This is the most recent episode of my mum’s PSP, she barely chokes, now we are dealing with after a meal cough, she coughs few mins after having her meals(different meals). I got her a cough syrup that helps after a while. Has this happened to anyone or experienced this, any solution?
Her next appointment is till June 10th
Hi, I remember you posting about her getting food stuck before, please be careful as she may be aspirating. I have pasted the below guidelines from an NHS website:Swallowing difficulties are also common in PSP. These include:
Coughing or choking on food or drink
Wet voice quality when eating or drinking
Taste changes – people may develop a preference for sweet food
Eating too fast or putting too much food in the mouth
Because PSP can cause difficulties with downward eye movement, it can be difficult to see food and bring it to your mouth. This means that some people require assistance with eating
Difficulties with eating or drinking can lead to weight loss, repeated chest infections (through small amounts of food and drink being aspirated into the lungs) and increased risk of choking.
The following is some general advice:
Sit upright, facing forwards, chin level or down slightly
Avoid distractions, e.g. turn off the TV and try not to talk during a meal
Take small mouthfuls of food
Take your time, don’t rush
Chew carefully and finish each mouthful before you take the next
When drinking take single sips of fluids slowly, rather than gulping mouthfuls
Avoid mixing fluids and solids e.g. soup with bits in, cornflakes with milk
Avoid dry crumbly foods, moist foods may be easier
Sit upright for 20 minutes after eating and drinking
I am her primary caregiver, I am currently taking all the steps you listed above, I feed her myself, food are given in small quantities and slowly.
I really do not understand the constant cough few minutes after eating.
Thank you for taking out time to reply
Hello again, If this happens after food it is highly likely it is because she has not swallowed all the food completely and/or has aspirated. Here is a .pdf document you may find useful
google.com/url?sa=t&source=...
and this is a guide to pureed food
hcalabtheoryandpractice.pre...
also try water rather than cough syrup, this can contain a lot of sugar which is not good if it gets into the lungs.
Hi Candor8!
First, I agree with Zarachiel. I have collected our experiences and information that I submit for your consideration:
Prevent solids or regular liquids from reaching the lungs to avoid eventual “aspiration pneumonia,” (Besides falls, this is another very important risk.)
• Add thickeners (eg, Resource from Nestle, Thick-it, Simply Thick-Easy Mix, CVs,etc.) to drinks (soups, water, Aquarius (*) orange or lemon or similar without gas, etc.) till obtain a sufficient glutinous liquid. To drink, it is advisable to use a special cup (Ornamin 815) with the chin as near as possible to the chest. Some mango and peach juices have an adequate consistency.

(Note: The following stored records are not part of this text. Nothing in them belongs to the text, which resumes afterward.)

This design comes from an exercise in tuning for small area on the open sky130 flow, not from production work. Function was checked by simulation only, so behaviour that the tests miss may differ from the original. Power figures rest on the tool's default switching activity, not on a simulated workload.

==> flow/design.v <==
module icsp_ctrl (
    input  wire        clk,
    input  wire        rst,           
    input  wire        cmd_valid,
    input  wire [7:0]  cmd_op,
    input  wire [23:0] cmd_arg0,
    input  wire [15:0] cmd_arg1,
    output wire        cmd_ready,
    output reg         done,
    output wire [3:0]  cause,
    output wire [15:0] result,
    output wire [1:0]  session,
    output wire [1:0]  ident,
    output wire [15:0] devid,
    output wire [7:0]  cat_index,
    output wire [23:0] code_size,
    output wire [3:0]  erase_blocks,
    output wire [6:0]  wbuf_words,
    output wire        pgc_o,
    output wire        pgc_oe,
    output reg         pgd_o,      
    output wire        pgd_oe,
    input  wire        pgd_i,
    output wire        mclr_o,
    output wire        mclr_oe
);
    localparam [31:0] MAGIC_KEY = 32'h4D434850;
    localparam [7:0] OP_ENTER      = 8'h01,
                     OP_EXIT       = 8'h02,
                     OP_IDENTIFY   = 8'h03,
                     OP_SEND_CMD   = 8'h10,
                     OP_SEND_WORD  = 8'h11,
                     OP_READ_WORD  = 8'h12,
                     OP_SEND_INSN  = 8'h13,
                     OP_GOTO_ADDR  = 8'h14,
                     OP_GOTO_SHORT = 8'h15,
                     OP_ERASE_BLK  = 8'h22,
                     OP_EE_RD_CELL = 8'h44,
                     OP_EE_WR_CELL = 8'h45;
    localparam [3:0] O_ENTER = 4'd0, O_IDENT = 4'd1, O_CMD = 4'd2, O_WORD = 4'd3,
                     O_READ  = 4'd4, O_INSN  = 4'd5, O_GOTO = 4'd6, O_ERASE = 4'd7,
                     O_EERD  = 4'd8, O_EEWR  = 4'd9;
    localparam [3:0] S_IDLE  = 4'd0,
                     S_EN1   = 4'd1,    
                     S_EN2   = 4'd2,    
                     S_EN3   = 4'd3,    
                     S_EN4   = 4'd4,    
                     S_EN5   = 4'd5,    
                     S_EX1   = 4'd6,
                     S_EX2   = 4'd7,
                     S_HOLD  = 4'd8,
                     S_ISSUE = 4'd9,
                     S_OUT   = 4'd10,
                     S_GAP   = 4'd11,
                     S_TRN   = 4'd12,
                     S_IN    = 4'd13,
                     S_RGAP  = 4'd14,
                     S_END   = 4'd15;
    localparam [2:0] K_CMD = 3'd0, K_WORD = 3'd1, K_READ = 3'd2,
                     K_INSN = 3'd3, K_RTXN = 3'd4, K_KEY = 3'd5;
    localparam [1:0] P_CMD = 2'd0, P_WORD = 2'd1, P_RPAD = 2'd2, P_KEY = 2'd3;
    reg [3:0]  st;
    reg [6:0]  cnt;
    reg        ph2;           
    reg [3:0]  step;
    reg [3:0]  op;
    reg [23:0] a;             
    reg [7:0]  b;             
    reg [15:0] idr;           
    reg        idf;           
    reg        prog;          
    reg        lines_on;      
    reg [2:0]  cz;            
    reg        pgd_q;         
    reg [1:0]  rsel;          
    wire busy = (st != S_IDLE);
    assign cmd_ready = ~busy;
    reg        hit;
    reg [2:0]  k;
    always @(*) begin
        hit = 1'b1;
        k   = 3'd0;
        case (idr[15:5])
            11'h30C: k = 3'd0;    
            11'h30E: k = 3'd1;    
            11'h308: k = 3'd2;    
            11'h309: k = 3'd3;    
            11'h060: k = 3'd4;    
            11'h092: k = 3'd5;    
            default: hit = 1'b0;
        endcase
    end
    wire res = idf & hit;
    assign ident        = {idf & ~hit, res};
    assign devid        = idf ? idr : 16'd0;
    assign cat_index    = res ? {5'd0, k} : 8'hFF;
    assign code_size    = res ? {7'd0, k == 3'd1 || k == 3'd3 || k == 3'd4,
                                 k == 3'd0 || k == 3'd2, k == 3'd5, 14'd0} : 24'd0;
    assign erase_blocks = res ? ((k == 3'd4) ? 4'd8 : 4'd4) : 4'd0;
    assign wbuf_words   = res ? ((k[2]) ? 7'd32 : 7'd64) : 7'd0;
    assign session = {prog, busy && op == O_ENTER};
    assign cause   = {1'b0, cz};
    assign result  = (rsel == 2'd2) ? idr : {8'd0, rsel[0] ? b : 8'd0};
    wire in_read = (st == S_TRN) || (st == S_IN) || (st == S_RGAP);
    assign pgc_o   = ((st == S_OUT) && cnt[1]) || ((st == S_IN) && cnt[2:0] != 3'd7);
    assign pgc_oe  = lines_on;
    assign pgd_oe  = lines_on & ~in_read;
    assign mclr_o  = (prog && st != S_EX2) || st == S_EN2 || st == S_EN5;
    assign mclr_oe = prog || (session[0] && st != S_EN1);
    wire [3:0] r = cmd_arg0[3:0];
    reg  [2:0] issue_cause;
    always @(*) begin
        issue_cause = 3'd0;
        case (cmd_op)
            OP_ENTER:
                if (session != 2'd0) issue_cause = 3'd2;
            OP_EXIT, OP_SEND_CMD, OP_SEND_WORD, OP_READ_WORD, OP_SEND_INSN,
            OP_GOTO_ADDR, OP_GOTO_SHORT:
                if (!prog) issue_cause = 3'd2;
            OP_IDENTIFY:
                if (!prog || idf) issue_cause = 3'd2;
            OP_ERASE_BLK, OP_EE_RD_CELL, OP_EE_WR_CELL: begin
                if (!prog || !idf)
                    issue_cause = 3'd2;
                else if (!hit)
                    issue_cause = 3'd3;
                else if (cmd_op == OP_ERASE_BLK &&
                         (r > 4'd10 || (r >= 4'd7 && k != 3'd4)))
                    issue_cause = 3'd4;
            end
            default:
                issue_cause = 3'd1;
        endcase
    end
    reg [3:0] new_op;
    always @(*) begin
        case (cmd_op)
            OP_ENTER:      new_op = O_ENTER;
            OP_IDENTIFY:   new_op = O_IDENT;
            OP_SEND_CMD:   new_op = O_CMD;
            OP_SEND_WORD:  new_op = O_WORD;
            OP_READ_WORD:  new_op = O_READ;
            OP_SEND_INSN:  new_op = O_INSN;
            OP_ERASE_BLK:  new_op = O_ERASE;
            OP_EE_RD_CELL: new_op = O_EERD;
            OP_EE_WR_CELL: new_op = O_EEWR;
            default:       new_op = O_GOTO;
        endcase
    end
    localparam [255:0] T_GOTO  = {160'd0, 16'h6EF6, 16'h0E00, 16'h6EF7, 16'h0E00, 16'h6EF8, 16'h0E00};
    localparam [255:0] T_IDENT = {160'd0, 16'h6EF6, 16'h0EFE, 16'h6EF7, 16'h0EFF, 16'h6EF8, 16'h0E3F};
    localparam [255:0] T_ERASE = {48'd0, 16'h0000, 16'h0000, 16'h0000, 16'h6EF6, 16'h0E06, 16'h0000,
                                  16'h6EF6, 16'h0E05, 16'h0000,
                                  16'h6EF6, 16'h0E04, 16'h6EF7, 16'h0E00, 16'h6EF8, 16'h0E3C};
    localparam [255:0] T_EERD  = {16'h0000, 16'h0000, 16'h0000, 16'h0000, 16'h0000, 16'h0000,
                                  16'h0000, 16'h6EF5, 16'h5073, 16'h807F,
                                  16'h6E75, 16'h0E00, 16'h6E74, 16'h0E00, 16'h9C7F, 16'h9E7F};
    localparam [255:0] T_EEWR  = {16'h947F, 16'h947F, 16'h0000, 16'h0000, 16'h6EF5, 16'h507F,
                                  16'h827F, 16'h847F, 16'h6E73, 16'h0E00,
                                  16'h6E75, 16'h0E00, 16'h6E74, 16'h0E00, 16'h9C7F, 16'h9E7F};
    wire o_goto = (op == O_GOTO), o_ident = (op == O_IDENT), o_erase = (op == O_ERASE);
    wire o_eerd = (op == O_EERD), o_eewr = (op == O_EEWR);
    wire o_ee = o_eerd | o_eewr;
    wire o_wd = (op == O_WORD) | (op == O_INSN);
    wire [3:0] wi = cnt[5:2];           
    wire [2:0] i  = cnt[4:2];           
    wire [7:0] si = {step, 4'd0};
    wire cw_bit = o_goto  ? T_GOTO[si + wi]  :
                  o_ident ? T_IDENT[si + wi] :
                  o_erase ? T_ERASE[si + wi] :
                  o_eerd  ? T_EERD[si + wi]  :
                  o_eewr  ? T_EEWR[si + wi]  : 1'b0;
    wire [3:0] ra = a[3:0];
    wire tblwt = o_erase && (step == 4'd6 || step == 4'd9 || step == 4'd12);
    wire cbit = (step == 4'd6) ? ((i == 3'd2) ? (ra != 4'd2) : (i == 3'd0) ? (ra == 4'd1) : (i == 3'd1) && (ra == 4'd2)) :
                (step == 4'd9) ? (ra >= 4'd3 && ra - 4'd3 == {1'b0, i}) :
                                 (i == 3'd7);
    wire lo_d = (o_goto && step == 4'd0) ? a[16 + i] :
                ((o_goto && step == 4'd2) || (o_ee && step == 4'd4)) ? a[8 + i] :
                ((o_goto && step == 4'd4) || (o_ee && step == 4'd2)) ? a[i] :
                ((o_eewr && step == 4'd6) || o_wd) ? b[i] :
                tblwt ? cbit : 1'b0;
    wire hi_d = o_wd ? a[16 + i] : tblwt ? cbit : 1'b0;
    wire wbit = cw_bit | (cnt[5] ? hi_d : lo_d);
    wire rtxn = (o_ident && step[3:1] == 3'd3) || (o_eerd && step >= 4'd10) || (o_eewr && step == 4'd13);
    wire [2:0] sk = (op == O_ENTER) ? K_KEY : (op == O_CMD) ? K_CMD : (op == O_WORD) ? K_WORD :
                    (op == O_READ) ? K_READ : rtxn ? K_RTXN : K_INSN;
    wire [3:0] sc = (op == O_CMD || op == O_INSN) ? a[3:0] :
                    tblwt ? 4'hC : !rtxn ? 4'h0 : o_ident ? 4'h9 : 4'h2;
    wire [1:0] cur_ph = !ph2 ? ((sk == K_WORD) ? P_WORD :
                                (sk == K_READ) ? P_RPAD :
                                (sk == K_KEY)  ? P_KEY  : P_CMD)
                             : ((sk == K_INSN) ? P_WORD : P_RPAD);
    reg obit;
    always @(*) begin
        case (cur_ph)
            P_CMD:   obit = sc[cnt[3:2]];
            P_WORD:  obit = wbit;
            P_RPAD:  obit = 1'b0;
            default: obit = MAGIC_KEY[~cnt[6:2]];
        endcase
    end
    wire in_out = (st == S_OUT);
    always @(*) pgd_o = in_out ? obit : pgd_q;
    reg [6:0] msk;
    always @(*) begin
        msk = 7'd0;
        if (in_out)
            case (cur_ph)
                P_CMD:   msk = 7'b1110000;
                P_WORD:  msk = 7'b1000000;
                P_RPAD:  msk = 7'b1100000;
                default: msk = 7'b0000000;
            endcase
        else if (st == S_IN)
            msk = 7'b1000000;
    end
    wire term = &(cnt | msk);
    always @(posedge clk) begin
        cnt <= cnt + 7'd1;
        if (rst) begin
            st       <= S_IDLE;
            done     <= 1'b0;
            cz       <= 3'd0;
            rsel     <= 2'd0;
            prog     <= 1'b0;
            idf      <= 1'b0;
            lines_on <= 1'b0;
            pgd_q    <= 1'b0;
        end else begin
            done <= 1'b0;
            if (in_out) pgd_q <= obit;
            case (st)
                S_IDLE: begin
                    if (cmd_valid) begin
                        op   <= new_op;
                        step <= (cmd_op[4] & cmd_op[2] & cmd_op[0]) ? 4'd4 : 4'd0;
                        a    <= {(cmd_op[2] & ~cmd_op[0]) ? cmd_arg0[23:16] : cmd_arg1[15:8],
                                 cmd_arg0[15:0]};
                        b    <= cmd_arg1[7:0];
                        rsel <= 2'd0;
                        cz   <= issue_cause;
                        ph2  <= 1'b0;
                        if (issue_cause != 3'd0)
                            done <= 1'b1;
                        else if (cmd_op == OP_ENTER) begin
                            st  <= S_EN1;
                            cnt <= 7'd122;
                        end else if (cmd_op == OP_EXIT) begin
                            st  <= S_EX1;
                            cnt <= 7'd124;
                        end else
                            st <= S_ISSUE;
                    end
                end
                S_EN1: begin
                    lines_on <= 1'b1;
                    if (term) begin st <= S_EN2; cnt <= 7'd122; end
                end
                S_EN2: if (term) begin st <= S_EN3; cnt <= 7'd125; end
                S_EN3: if (term) st <= S_ISSUE;
                S_EN4: if (term) begin st <= S_EN5; cnt <= 7'd123; end
                S_EN5: if (term) begin
                    idf  <= 1'b0;
                    prog <= 1'b1;
                    done <= 1'b1;
                    st   <= S_IDLE;
                end
                S_EX1: begin
                    pgd_q <= 1'b0;
                    if (term) begin st <= S_EX2; cnt <= 7'd124; end
                end
                S_EX2: if (term) begin
                    prog <= 1'b0;
                    done <= 1'b1;
                    st   <= S_IDLE;
                end
                S_HOLD: if (term) begin
                    done <= 1'b1;
                    st   <= S_IDLE;
                end
                S_ISSUE: begin
                    cnt <= 7'd0;
                    st  <= S_OUT;
                end
                S_OUT: begin
                    if (term) begin
                        case (cur_ph)
                            P_CMD:   begin st <= S_GAP; cnt <= 7'd126; end
                            P_WORD:  begin st <= S_GAP; cnt <= 7'd125; end
                            P_RPAD:  begin st <= S_TRN; cnt <= 7'd126; end
                            default: st <= S_END;
                        endcase
                    end
                end
                S_GAP: begin
                    if (term) begin
                        if (!ph2 && (sk == K_INSN || sk == K_RTXN)) begin
                            ph2 <= 1'b1;
                            cnt <= 7'd0;
                            st  <= S_OUT;
                        end else
                            st <= S_END;
                    end
                end
                S_TRN: if (term) begin st <= S_IN; cnt <= 7'd3; end
                S_IN: begin
                    if (cnt[2:0] == 3'd4) begin
                        if (op == O_IDENT) idr <= {pgd_i, idr[15:1]};
                        else               b   <= {pgd_i, b[7:1]};
                    end
                    if (cnt[2:0] == 3'd7) cnt[1:0] <= 2'b11;
                    if (term) begin st <= S_RGAP; cnt <= 7'd125; end
                end
                S_RGAP: if (term) st <= S_END;
                S_END: begin
                    ph2 <= 1'b0;
                    st  <= S_ISSUE;
                    step <= step + 4'd1;
                    case (op)
                        O_ENTER: begin
                            st    <= S_EN4;
                            cnt   <= 7'd125;
                        end
                        O_IDENT: if (step == 4'd7) begin
                            idf  <= 1'b1;
                            done <= 1'b1;
                            st   <= S_IDLE;
                            if (!hit) begin
                                cz   <= 3'd3;
                                rsel <= 2'd2;
                            end
                        end
                        O_READ: begin
                            rsel <= 2'd1;
                            done <= 1'b1;
                            st   <= S_IDLE;
                        end
                        O_EERD: if (step == 4'd10) begin
                            rsel <= 2'd1;
                            done <= 1'b1;
                            st   <= S_IDLE;
                        end
                        O_EEWR: begin
                            if (step == 4'd14) begin
                                done <= 1'b1;
                                st   <= S_IDLE;
                            end else if (step == 4'd13) begin
                                if (b[1]) begin
                                    if (a[23:17] == 7'd0) begin
                                        cz   <= 3'd7;
                                        rsel <= 2'd1;
                                        done <= 1'b1;
                                        st   <= S_IDLE;
                                    end else begin
                                        a[23:16] <= a[23:16] - 8'd1;
                                        step     <= 4'd10;
                                    end
                                end
                            end
                        end
                        O_ERASE: if (step == 4'd14) begin
                            cnt   <= 7'd88;
                            st    <= S_HOLD;
                        end
                        O_GOTO: if (step == 4'd5) begin
                            done <= 1'b1;
                            st   <= S_IDLE;
                        end
                        default: begin
                            done <= 1'b1;
                            st   <= S_IDLE;
                        end
                    endcase
                end
                default: ;
            endcase
        end
    end
endmodule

(*) Isotonic drinks are interesting to help maintain blood electrolytes at the correct level.
• The food must be moderately doughy and in small pieces, around ½”-3/4” if solid.
• The speech therapist has insisted that she should not take meals that "deceive" the mechanism of swallowing that is damaged. The foods that “deceive” are those that have liquids and solids in the same bite (eg, some beans with soup or a soup with pasta).

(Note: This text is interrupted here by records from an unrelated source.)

What follows belongs to an exercise in optimizing a design on an open flow for a short achievable clock period; a production flow would make more cautious choices. Only simulation tests tie the RTL to the original design; equivalence was not proved. Power is estimated from default activity; no workload was simulated.

## flow/design.v (module list and top-level ports; edited modules follow where they fit)
// module viking_core: 400 lines
// module mul23_pp: 552 lines
// module mul23_fin: 536 lines
// module ks_add15: 28 lines
// module ks_add23: 33 lines
// module ks_add25: 33 lines
// module ks_add46: 38 lines
module viking_core (
    input  wire        clk,
    input  wire        rst,           
    input  wire [31:0] budget,        
    output wire        mem_req,
    output wire        mem_we,
    output wire [14:0] mem_addr,
    output wire [23:0] mem_wdata,
    input  wire [23:0] mem_rdata,
    input  wire        mem_ready,
    output wire        done,
    output wire [23:0] reg_a,
    output wire [23:0] reg_b,
    output wire [14:0] reg_x1,
    output wire [14:0] reg_x2,
    output wire [14:0] reg_x3,
    output wire [14:0] reg_pc,
    output wire        flag_overflow,
    output wire        flag_halted,
    output wire [63:0] cost_cycles,
    output reg         diag_valid,
    output reg  [5:0]  diag_op,
    output reg  [14:0] diag_fa
);
  // ...
==> flow/flow/run.sh <==
#!/bin/bash
set -euo pipefail
bash standard.sh SETUP_SLACK_MARGIN=8 finish > standard.log 2>&1
==> flow/standard.sh <==
#!/bin/bash
# synth_recipe.tcl (not shown) runs the flow's synth.tcl, then flattens the netlist and writes it again
# the make line also repeats each setting of config.mk as NAME=value (left out here)
make -C /OpenROAD-flow-scripts/flow DESIGN_CONFIG=/design/flow/config.mk WORK_HOME=/design/flow/orfs CLKGATE_MAP_FILE= SYNTH_SCRIPT=/design/flow/synth_recipe.tcl "${@:-finish}"
==> flow/config.mk <==
export PLATFORM = sky130hd
export DESIGN_NAME = viking_core
export DESIGN_NICKNAME = viking_core
export VERILOG_FILES = /design/flow/design.v
export SDC_FILE = /design/flow/constraint.sdc
export NUM_CORES = 4
export LEC_CHECK = 0
export ABC_CLOCK_PERIOD_IN_PS = 4000
export CAP_MARGIN = 25
export CORE_MARGIN = 2
export CORE_UTILIZATION = 40
export PLACE_DENSITY = 0.6
export SLEW_MARGIN = 35
==> flow/constraint.sdc <==
create_clock -name core_clock -period 12.0 [get_ports {clk}]
set_input_delay 2.4000 -clock core_clock [delete_from_list [all_inputs] [get_ports {clk}]]
set_output_delay 2.4000 -clock core_clock [all_outputs]
set_load 0.01 [all_outputs]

• Check the patient is sitting fully upright to eat and try not to have distractions around while he is eating.
• Making a puree with a hand blender is always a solution, but it is preferable to crush with a fork until a homogeneous paste without liquid and so as not forget the function of chewing. What is not used is lost!.
David750 point out: “I found with my wife (PSP) the food had to be more and more ultra smooth. Gauging this was difficult- not too runny not too thick. Liquidising food I found I had to be liquidised when hot to get the smoothness required. Any "grittiness" in the food caused choking”
In advanced stages of the disease, feeding the patient is a big problem. The patient is so bent forward and cannot tip his head back or move it, so feeding is now very difficult
Our solution (which often works but sometimes does not) is as follows:
1) With the fiber-free part of the head of an electric toothbrush, we massage the outside of the jaw and the inside of the mouth to stimulate the muscles that open the mouth. Also, before feeding the patient, give a circular finger massage for 1 minute just at the top of the jaw and under the ears, she can move her jaw better.
2) Place a big napkin under the chin.
3) With the caregiver's left hand, the head is raised and with the right hand the spoon is inserted into the mouth and it is removed empty.
4) The head returns to the position where the chin is close to the chest (in this position it is easier to swallow) so that patient can swallow better.
5) Steps 3 and 4 are repeated as many times as necessary.
6) When feeding with a small spoon is very slow and difficult, we have used a 60 ml syringe, introducing the pureed food between the teeth and the cheek in small doses (10 ml each time).
It is normal for the napkin to get very dirty.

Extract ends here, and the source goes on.